+++ GIVEN DATA +++

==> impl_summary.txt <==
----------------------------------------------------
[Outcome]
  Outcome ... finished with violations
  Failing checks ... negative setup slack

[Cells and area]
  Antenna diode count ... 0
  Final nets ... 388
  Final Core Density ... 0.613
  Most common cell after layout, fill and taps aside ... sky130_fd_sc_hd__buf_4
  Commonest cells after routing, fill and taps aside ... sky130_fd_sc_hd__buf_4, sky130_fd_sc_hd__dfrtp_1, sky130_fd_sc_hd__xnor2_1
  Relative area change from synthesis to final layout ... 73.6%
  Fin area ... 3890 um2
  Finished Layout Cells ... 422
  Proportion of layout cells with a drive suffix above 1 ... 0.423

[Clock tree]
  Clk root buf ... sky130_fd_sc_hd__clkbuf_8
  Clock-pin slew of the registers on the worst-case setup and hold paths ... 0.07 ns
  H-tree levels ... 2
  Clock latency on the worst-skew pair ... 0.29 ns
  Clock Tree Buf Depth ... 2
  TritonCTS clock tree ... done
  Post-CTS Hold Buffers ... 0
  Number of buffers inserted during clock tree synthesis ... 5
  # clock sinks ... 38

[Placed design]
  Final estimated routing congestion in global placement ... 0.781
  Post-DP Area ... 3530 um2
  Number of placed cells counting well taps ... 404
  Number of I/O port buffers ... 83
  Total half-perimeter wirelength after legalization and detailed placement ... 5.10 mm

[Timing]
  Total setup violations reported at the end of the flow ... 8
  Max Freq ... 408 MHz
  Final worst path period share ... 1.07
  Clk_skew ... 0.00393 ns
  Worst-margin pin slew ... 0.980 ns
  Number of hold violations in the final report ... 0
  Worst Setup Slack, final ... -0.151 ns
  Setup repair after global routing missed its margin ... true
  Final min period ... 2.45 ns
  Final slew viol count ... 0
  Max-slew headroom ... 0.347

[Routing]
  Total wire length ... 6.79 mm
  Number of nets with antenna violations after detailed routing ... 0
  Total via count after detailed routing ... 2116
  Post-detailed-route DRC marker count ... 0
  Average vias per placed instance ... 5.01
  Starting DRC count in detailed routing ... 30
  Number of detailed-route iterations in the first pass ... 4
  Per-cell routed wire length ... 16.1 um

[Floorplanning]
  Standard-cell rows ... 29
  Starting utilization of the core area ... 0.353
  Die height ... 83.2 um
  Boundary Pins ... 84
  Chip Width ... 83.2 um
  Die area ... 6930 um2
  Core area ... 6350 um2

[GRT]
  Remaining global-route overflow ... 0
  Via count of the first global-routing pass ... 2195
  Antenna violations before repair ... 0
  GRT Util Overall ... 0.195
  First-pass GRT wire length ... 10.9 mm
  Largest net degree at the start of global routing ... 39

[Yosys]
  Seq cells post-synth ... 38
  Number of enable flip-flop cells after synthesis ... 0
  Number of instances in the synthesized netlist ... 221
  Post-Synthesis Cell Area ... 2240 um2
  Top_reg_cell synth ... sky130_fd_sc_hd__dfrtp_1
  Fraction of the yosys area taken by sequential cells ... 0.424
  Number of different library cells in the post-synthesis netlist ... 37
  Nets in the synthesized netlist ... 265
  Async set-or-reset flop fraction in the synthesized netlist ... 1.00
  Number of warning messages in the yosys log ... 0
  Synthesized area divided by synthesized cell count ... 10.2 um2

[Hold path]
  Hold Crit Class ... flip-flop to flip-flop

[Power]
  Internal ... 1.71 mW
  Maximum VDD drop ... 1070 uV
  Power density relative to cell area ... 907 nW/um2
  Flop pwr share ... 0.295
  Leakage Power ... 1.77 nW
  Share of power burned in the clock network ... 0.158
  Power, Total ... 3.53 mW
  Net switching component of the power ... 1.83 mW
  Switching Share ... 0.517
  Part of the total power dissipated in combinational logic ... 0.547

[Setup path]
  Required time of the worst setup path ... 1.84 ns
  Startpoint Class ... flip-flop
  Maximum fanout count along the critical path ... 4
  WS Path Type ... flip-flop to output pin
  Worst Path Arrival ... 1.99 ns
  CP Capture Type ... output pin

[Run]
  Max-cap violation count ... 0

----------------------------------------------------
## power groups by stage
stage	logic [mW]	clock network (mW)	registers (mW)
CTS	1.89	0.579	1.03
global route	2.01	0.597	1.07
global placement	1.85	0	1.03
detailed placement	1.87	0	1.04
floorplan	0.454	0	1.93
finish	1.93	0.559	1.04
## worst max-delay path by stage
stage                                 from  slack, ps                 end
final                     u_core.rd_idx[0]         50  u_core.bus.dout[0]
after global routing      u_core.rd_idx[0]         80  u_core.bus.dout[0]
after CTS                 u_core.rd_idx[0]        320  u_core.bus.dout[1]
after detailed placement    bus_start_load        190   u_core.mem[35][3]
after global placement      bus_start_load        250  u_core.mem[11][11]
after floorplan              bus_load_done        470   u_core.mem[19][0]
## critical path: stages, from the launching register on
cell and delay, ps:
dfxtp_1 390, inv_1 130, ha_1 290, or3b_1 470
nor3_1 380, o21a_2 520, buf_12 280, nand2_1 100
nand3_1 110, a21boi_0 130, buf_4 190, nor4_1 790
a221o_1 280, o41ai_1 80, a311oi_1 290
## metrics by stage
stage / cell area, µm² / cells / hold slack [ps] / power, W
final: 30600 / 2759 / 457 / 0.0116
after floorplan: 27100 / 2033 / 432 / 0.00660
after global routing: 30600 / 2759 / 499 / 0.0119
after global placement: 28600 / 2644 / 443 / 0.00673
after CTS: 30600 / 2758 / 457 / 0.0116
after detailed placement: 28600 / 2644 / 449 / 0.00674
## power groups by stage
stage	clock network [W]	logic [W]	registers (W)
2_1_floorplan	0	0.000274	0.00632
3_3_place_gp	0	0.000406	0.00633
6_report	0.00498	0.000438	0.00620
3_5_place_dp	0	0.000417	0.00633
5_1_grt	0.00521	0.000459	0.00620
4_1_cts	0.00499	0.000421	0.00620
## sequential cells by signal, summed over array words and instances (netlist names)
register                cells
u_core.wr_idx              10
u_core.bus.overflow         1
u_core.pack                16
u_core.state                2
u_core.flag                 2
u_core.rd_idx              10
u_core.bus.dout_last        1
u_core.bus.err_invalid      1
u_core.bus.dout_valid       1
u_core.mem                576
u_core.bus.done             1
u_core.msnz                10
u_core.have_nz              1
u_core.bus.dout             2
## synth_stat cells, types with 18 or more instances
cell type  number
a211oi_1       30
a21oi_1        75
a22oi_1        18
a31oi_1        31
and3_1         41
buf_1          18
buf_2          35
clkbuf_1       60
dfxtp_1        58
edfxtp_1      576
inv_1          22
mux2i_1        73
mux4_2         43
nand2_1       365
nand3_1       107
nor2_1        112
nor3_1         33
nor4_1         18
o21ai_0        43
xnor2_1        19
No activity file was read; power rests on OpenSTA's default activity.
## config.mk

```make
export PLATFORM = sky130hd
export DESIGN_NAME = core_wb_arbiter
export DESIGN_NICKNAME = d
export VERILOG_FILES = /design/src/rtl/core_wb_arbiter.sv
export SDC_FILE = /design/constraint.sdc
export NUM_CORES = 1
export LEC_CHECK = 0
export CORE_ASPECT_RATIO = 1.1
export CORE_MARGIN = 5
export CORE_UTILIZATION = 40
export CTS_CLUSTER_DIAMETER = 60
export DETAILED_ROUTE_END_ITERATION = 8
export GPL_ROUTABILITY_DRIVEN = 0
export PLACE_DENSITY = 0.87
export SLEW_MARGIN = 20
export SYNTH_ARGS = -nofsm -noshare
export SYNTH_HDL_FRONTEND = slang
export SYNTH_SLANG_ARGS = --single-unit
export TNS_END_PERCENT = 10
```

## constraint.sdc

```tcl
create_clock -name CLK -period 3.7 [get_ports CLK]
set_input_delay 0.74 -clock CLK [delete_from_list [all_inputs] [get_ports CLK]]
set_output_delay 0.74 -clock CLK [all_outputs]
set_load 0.005 [all_outputs]
```

## src/rtl/core_wb_arbiter.sv

```systemverilog
// Writeback arbiter: round-robin share of the register-file write port between
// the ALU and LSU, plus a destination-register busy scoreboard for RAW stalls.
module core_wb_arbiter #(
  parameter int unsigned DATA_W = 32,
  parameter int unsigned ADDR_W = 5
) (
  input  logic              CLK,
  input  logic              RST,
  input  logic              ALU_VALID,
  output logic              ALU_READY,
  input  logic [ADDR_W-1:0] ALU_ADDR,
  input  logic [DATA_W-1:0] ALU_DATA,
  input  logic              LSU_VALID,
  output logic              LSU_READY,
  input  logic [ADDR_W-1:0] LSU_ADDR,
  input  logic [DATA_W-1:0] LSU_DATA,
  input  logic              ISSUE_VALID,
  input  logic [ADDR_W-1:0] ISSUE_ADDR,
  input  logic [ADDR_W-1:0] QADDR1,
  input  logic [ADDR_W-1:0] QADDR2,
  output logic              QBUSY1,
  output logic              QBUSY2,
  output logic              AWVALID,
  output logic [ADDR_W-1:0] AWADDR,
  output logic [DATA_W-1:0] WDATA,
  output logic              ERR
);

  localparam int unsigned NREG = 1 << ADDR_W;

  typedef enum logic {
    PRI_ALU = 1'b0,
    PRI_LSU = 1'b1
  } pri_t;

  pri_t              r_pri;
  pri_t              w_pri_nxt;
  logic              w_alu_gnt;
  logic              w_lsu_gnt;
  logic              r_awvalid;
  logic [ADDR_W-1:0] r_awaddr;
  logic [DATA_W-1:0] r_wdata;
  logic [NREG-1:0]   r_busy;
  logic [NREG-1:0]   w_busy_nxt;
  logic              w_err_set;
  logic              r_err;

  // Round-robin priority pointer
  always_ff @(posedge CLK or posedge RST) begin
    if (RST) r_pri <= PRI_ALU;
    else     r_pri <= w_pri_nxt;
  end

  // Grant selection; any grant hands priority to the other source
  always_comb begin
    w_pri_nxt = r_pri;
    w_alu_gnt = 1'b0;
    w_lsu_gnt = 1'b0;
    if (!RST) begin
      if (ALU_VALID && (!LSU_VALID || (r_pri == PRI_ALU))) w_alu_gnt = 1'b1;
      else if (LSU_VALID)                                 w_lsu_gnt = 1'b1;
    end
    if (w_alu_gnt)      w_pri_nxt = PRI_LSU;
    else if (w_lsu_gnt) w_pri_nxt = PRI_ALU;
  end

  // Registered register-file write port; address/data hold when idle
  always_ff @(posedge CLK or posedge RST) begin
    if (RST) begin
      r_awvalid <= 1'b0;
      r_awaddr  <= '0;
      r_wdata   <= '0;
    end else begin
      r_awvalid <= w_alu_gnt | w_lsu_gnt;
      if (w_alu_gnt) begin
        r_awaddr <= ALU_ADDR;
        r_wdata  <= ALU_DATA;
      end else if (w_lsu_gnt) begin
        r_awaddr <= LSU_ADDR;
        r_wdata  <= LSU_DATA;
      end
    end
  end

  // Clear on the register-file write edge, then set from issue so a newer producer wins
  always_comb begin
    w_busy_nxt = r_busy;
    if (r_awvalid) w_busy_nxt[r_awaddr] = 1'b0;
    if (ISSUE_VALID && (ISSUE_ADDR != '0)) w_busy_nxt[ISSUE_ADDR] = 1'b1;
    w_busy_nxt[0] = 1'b0;
    w_err_set = r_awvalid && (r_awaddr != '0) && !r_busy[r_awaddr];
  end

  always_ff @(posedge CLK or posedge RST) begin
    if (RST) begin
      r_busy <= '0;
      r_err  <= 1'b0;
    end else begin
      r_busy <= w_busy_nxt;
      if (w_err_set) r_err <= 1'b1;
    end
  end

  assign ALU_READY = w_alu_gnt;
  assign LSU_READY = w_lsu_gnt;
  assign QBUSY1    = r_busy[QADDR1];
  assign QBUSY2    = r_busy[QADDR2];
  assign AWVALID   = r_awvalid;
  assign AWADDR    = r_awaddr;
  assign WDATA     = r_wdata;
  assign ERR       = r_err;

endmodule

```

==> results summary <==
Data arrives at the worst endpoint at roughly 2.9 ns. The clock arrives with 0.00758 ns of skew. The number of nets in the synthesized netlist came out at ~460.

The floorplan core area came out at 0.00887 mm². The routed layout has between 3,000 and 4,000 vias. The count of buffers from port buffering came out at approximately 140.

The number of placed instances with taps included came out at 607. The final instance area came out at 0.00540 mm². The number of instances in the synthesized netlist came out at 367. By area the synthesized netlist is led by sky130_fd_sc_hd__dfrtp_1 49%, sky130_fd_sc_hd__mux4_2 11%, sky130_fd_sc_hd__o21ai_0 9.3%.

Walking the worst path, the cells encountered are dlygate4sd2_1 -> buf_12 -> mux4_2 -> mux4_2 -> mux2_2 -> clkdlybuf4s50_1. The DRC marker count from the first detailed-route iteration is roughly 240. Among all cell types in the netlist, the one instantiated most often is sky130_fd_sc_hd__nor2_1. The total setup violations reported at the end of the flow came out at 0. In this run the worst hold path is classified as flop to flop.

The sum of net half-perimeters after detailed placement came out at 8.80 mm. The detailed-routing iteration count for the pre-antenna-repair pass is 5. The post-route DRC violation count is 0. Hold is met by a little under 0.5 ns. The overflow left after global routing is 0. The count of flip-flops with a built-in enable after synthesis came out at 0.

The critical-path maximum fanout came out at 9. The upper clock frequency limit came out at ~280 MHz. The post-detailed-placement cell area came out at roughly 0.0052 mm². In this run the tightest slew margin relative to its limit is 0.472.

The total count of max-transition violations in the final report is 0. Timing analysis after detailed placement gives a worst setup slack of -0.187 ns. The slowest stage of the critical path is the sky130_fd_sc_hd__mux4_2 cell. STA classifies the critical path endpoint as a primary output. The start point of the critical path is QADDR1[0]. The first-pass GRT wire length came out at around 19 mm. The number of maximum-capacitance constraint violations came out at 0. The share of the Yosys chip area taken by registers is 0.488. The die footprint came out at around 0.011 mm². The final worst-path cycle share is 0.976. The filler cell count in the final layout came out at just over 700. In the final routed layout, each cell accounts on average for between 15 and 20 µm. The effective utilization at floorplan is 0.410. The number of nets still failing antenna checks after routing is 0. The diode insertion count for antenna repair came out at 0.

The top cell type's share of synthesized area is 0.488. The number of setup buffers added after CTS is 0. Across every metal layer, demand over resource in global routing totals 0.216. In the final layout, the share of cells above drive strength 1 is 0.116.

The number of storage elements in the synthesis netlist is between 70 and 80. The number of buffers and inverters on the critical path is 3. The final core area utilization came out at 0.608.

For this run, asynchronously set or reset flops after synthesis account for 1.00. After clock tree synthesis, the clock-pin slew on the worst setup and hold paths is around 0.08 ns. In this run the horizontal extent of the chip is 101 µm. The delay contributed by the slowest stage of the critical path is 0.50 ns. VDD sags by at most about 230 µV.

The clock root buffer is sky130_fd_sc_hd__clkbuf_8. The area growth from synthesis to final layout came out at 48.2%. The post-synth design cell area is approximately 0.0036 mm². The number of hold violations in the final report was 0. Measured along the y axis, the die boundary spans ~110 µm. The count of hold-fix buffers inserted at cts came out at 0. The worst path needs between 3 and 4 ns of the cycle, external delays included.

The number of I/O pins came out at 137. The analysis attributes to cell leakage a power of between 2 and 2.5 nW. Summed over all instances, the cell type with the most area after synthesis is sky130_fd_sc_hd__dfrtp_1.

The element type at the critical path start is an input pin. The mean instance size in the synthesized netlist came out at 9.92 µm². The maximum buffer depth of the clock tree came out at 2. The data required time at the worst endpoint is 2.96 ns. Across all setup checks in the final design, the least slack found is between 0.08 and 0.09 ns. The critical path's top delay family is multiplexers. The number of placement rows came out at 36.

The final total negative setup slack came out at 0 ns. The total chip power is roughly 2.7 mW. For this run, the number of Yosys warnings is 0. Entering global routing, the biggest net connects 40 pins.

The TritonCTS buffer count came out at 9. In this run the critical register-to-register path is launched from AWADDR[3]$_DFFE_PP0P_. The number of distinct library cells after synthesis is 23. For this design, the sink count on the clock tree is between 70 and 80.

The areal power density over the cells is 506 mW/mm². Setup repair after global routing left no endpoint under its margin. The finished layout holds around 620 standard cells, fillers aside. Ranked by instance count, the synthesized netlist is headed by 79 x sky130_fd_sc_hd__nor2_1, 71 x sky130_fd_sc_hd__dfrtp_1, 68 x sky130_fd_sc_hd__o21ai_0. The most common cell type on the critical path is sky130_fd_sc_hd__mux4_2. In the synthesized netlist the dominant register cell turns out to be sky130_fd_sc_hd__dfrtp_1. The clock latency on the worst-skew pair came out at 0.35 ns. The final layout contains routed wiring with a total length of 11.9 mm. For the pin with the worst max-slew slack, the measured transition is 0.791 ns. The worst hold path begins at ERR$_DFFE_PP0P_. The number of nets at the end of the flow is about 600. The worst setup path is of the input pin to primary output kind. Using the TritonRoute via totals, the vias-per-cell ratio works out to 5.76. The number of antenna violations at the first check in global routing is 0. The via count of the first global-routing pass is roughly 3,800. The level count of the clock H-tree is 3. TritonCTS built the clock tree. The run finished with clean final reports.
===== src/rtl/inst_fetch_pkg.sv =====
// Shared CPU defines for the instruction fetch stage.
// Holds the default datapath width, the default reset PC and the fetch FSM
// state encoding. inst_fetch and pc_reg both import this package.
package inst_fetch_pkg;

  localparam int          IF_W        = 16;
  localparam logic [15:0] IF_RESET_PC = 16'h0000;

  // REQ  : a read request is outstanding on the instruction memory port.
  // HOLD : a fetched instruction is presented to decode.
  typedef enum logic {
    ST_REQ  = 1'b0,
    ST_HOLD = 1'b1
  } if_state_e;

endpackage


===== src/rtl/pc_reg.sv =====
// Architectural program counter register.
// Ports:
//   clk, rst  - clock and asynchronous active-high reset (reset to RESET_PC)
//   load      - load load_val into the PC (has priority over inc)
//   load_val  - value loaded when load=1
//   inc       - increment the PC by one, wrapping modulo 2^W
//   q         - current PC
module pc_reg
  import inst_fetch_pkg::*;
#(
  parameter int          W        = IF_W,
  parameter logic [W-1:0] RESET_PC = W'(IF_RESET_PC)
) (
  input  logic         clk,
  input  logic         rst,
  input  logic         load,
  input  logic [W-1:0] load_val,
  input  logic         inc,
  output logic [W-1:0] q
);

  // NOTE: sequential state is written with non-blocking assignments so every
  // register samples its inputs from before the clock edge.
  always_ff @(posedge clk or posedge rst) begin
    if (rst) begin
      q <= RESET_PC;
    end else if (load) begin
      q <= load_val;
    end else if (inc) begin
      q <= q + W'(1); // wraps naturally at 2^W
    end
  end

endmodule


===== src/rtl/inst_fetch.sv =====
// Instruction fetch stage.
// A two-state FSM alternates between requesting a word from instruction
// memory (REQ) and presenting it to decode (HOLD). A redirect that arrives
// while a request is outstanding is remembered in flush_pend/pend_pc, and the
// word returned for the stale request is dropped.
// Ports:
//   clk, rst                   - clock, asynchronous active-high reset
//   redirect_valid/redirect_pc - taken jump/branch and its target
//   imem_req/imem_addr         - instruction memory read request and address
//   imem_ack/imem_rdata        - request completion and returned word
//   inst_valid/inst/inst_pc    - fetched instruction presented to decode
//   inst_ready                 - decode accepts inst this cycle
//   pc                         - address of the next fetch
module inst_fetch
  import inst_fetch_pkg::*;
#(
  parameter int          W        = IF_W,
  parameter logic [W-1:0] RESET_PC = W'(IF_RESET_PC)
) (
  input  logic         clk,
  input  logic         rst,
  input  logic         redirect_valid,
  input  logic [W-1:0] redirect_pc,
  output logic         imem_req,
  output logic [W-1:0] imem_addr,
  input  logic         imem_ack,
  input  logic [W-1:0] imem_rdata,
  output logic         inst_valid,
  output logic [W-1:0] inst,
  output logic [W-1:0] inst_pc,
  input  logic         inst_ready,
  output logic [W-1:0] pc
);

  if_state_e    state_q, state_d;
  logic         flush_pend;
  logic [W-1:0] pend_pc;

  logic         pc_load;
  logic         pc_inc;
  logic [W-1:0] pc_load_val;
  logic         capture;
  logic         flush_set;
  logic         flush_clr;
  logic         transfer;

  pc_reg #(
    .W        (W),
    .RESET_PC (RESET_PC)
  ) u_pc_reg (
    .clk      (clk),
    .rst      (rst),
    .load     (pc_load),
    .load_val (pc_load_val),
    .inc      (pc_inc),
    .q        (pc)
  );

  // Outputs come straight from the state register, so imem_req and
  // inst_valid are mutually exclusive by construction.
  assign imem_req   = (state_q == ST_REQ);
  assign inst_valid = (state_q == ST_HOLD);
  assign imem_addr  = pc; // pc only changes on the ack edge while in REQ
  assign transfer   = inst_valid & inst_ready & ~redirect_valid;

  // NOTE: every signal driven here gets a default first so no path through
  // the case statement can leave one unassigned and infer a latch.
  always_comb begin
    state_d     = state_q;
    pc_load     = 1'b0;
    pc_inc      = 1'b0;
    pc_load_val = redirect_pc;
    capture     = 1'b0;
    flush_set   = 1'b0;
    flush_clr   = 1'b0;
    unique case (state_q)
      ST_REQ: begin
        if (imem_ack) begin
          if (redirect_valid || flush_pend) begin
            // Returned word belongs to the abandoned path: drop it and
            // restart at the newest redirect target.
            pc_load     = 1'b1;
            pc_load_val = redirect_valid ? redirect_pc : pend_pc;
            flush_clr   = 1'b1;
          end else begin
            capture = 1'b1;
            pc_inc  = 1'b1;
            state_d = ST_HOLD;
          end
        end else if (redirect_valid) begin
          flush_set = 1'b1;
        end
      end
      ST_HOLD: begin
        if (redirect_valid) begin
          // Held instruction is discarded even if decode was ready.
          pc_load = 1'b1;
          state_d = ST_REQ;
        end else if (transfer) begin
          state_d = ST_REQ;
        end
      end
      default: state_d = ST_REQ;
    endcase
  end

  // NOTE: all control and datapath registers here take the asynchronous
  // reset, so an ack arriving while rst=1 cannot update anything.
  always_ff @(posedge clk or posedge rst) begin
    if (rst) begin
      state_q    <= ST_REQ;
      flush_pend <= 1'b0;
      pend_pc    <= '0;
      inst       <= '0;
      inst_pc    <= '0;
    end else begin
      state_q <= state_d;
      if (flush_set) begin
        flush_pend <= 1'b1;
        pend_pc    <= redirect_pc; // a later redirect overwrites the target
      end else if (flush_clr) begin
        flush_pend <= 1'b0;
      end
      if (capture) begin
        inst    <= imem_rdata;
        inst_pc <= pc;
      end
    end
  end

endmodule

+++

## PROBLEM TO WORK ON
Go over the listing above and return each line with "Starting".

## EXPECTED ANSWER
  Starting DRC count in detailed routing ... 30
  Starting utilization of the core area ... 0.353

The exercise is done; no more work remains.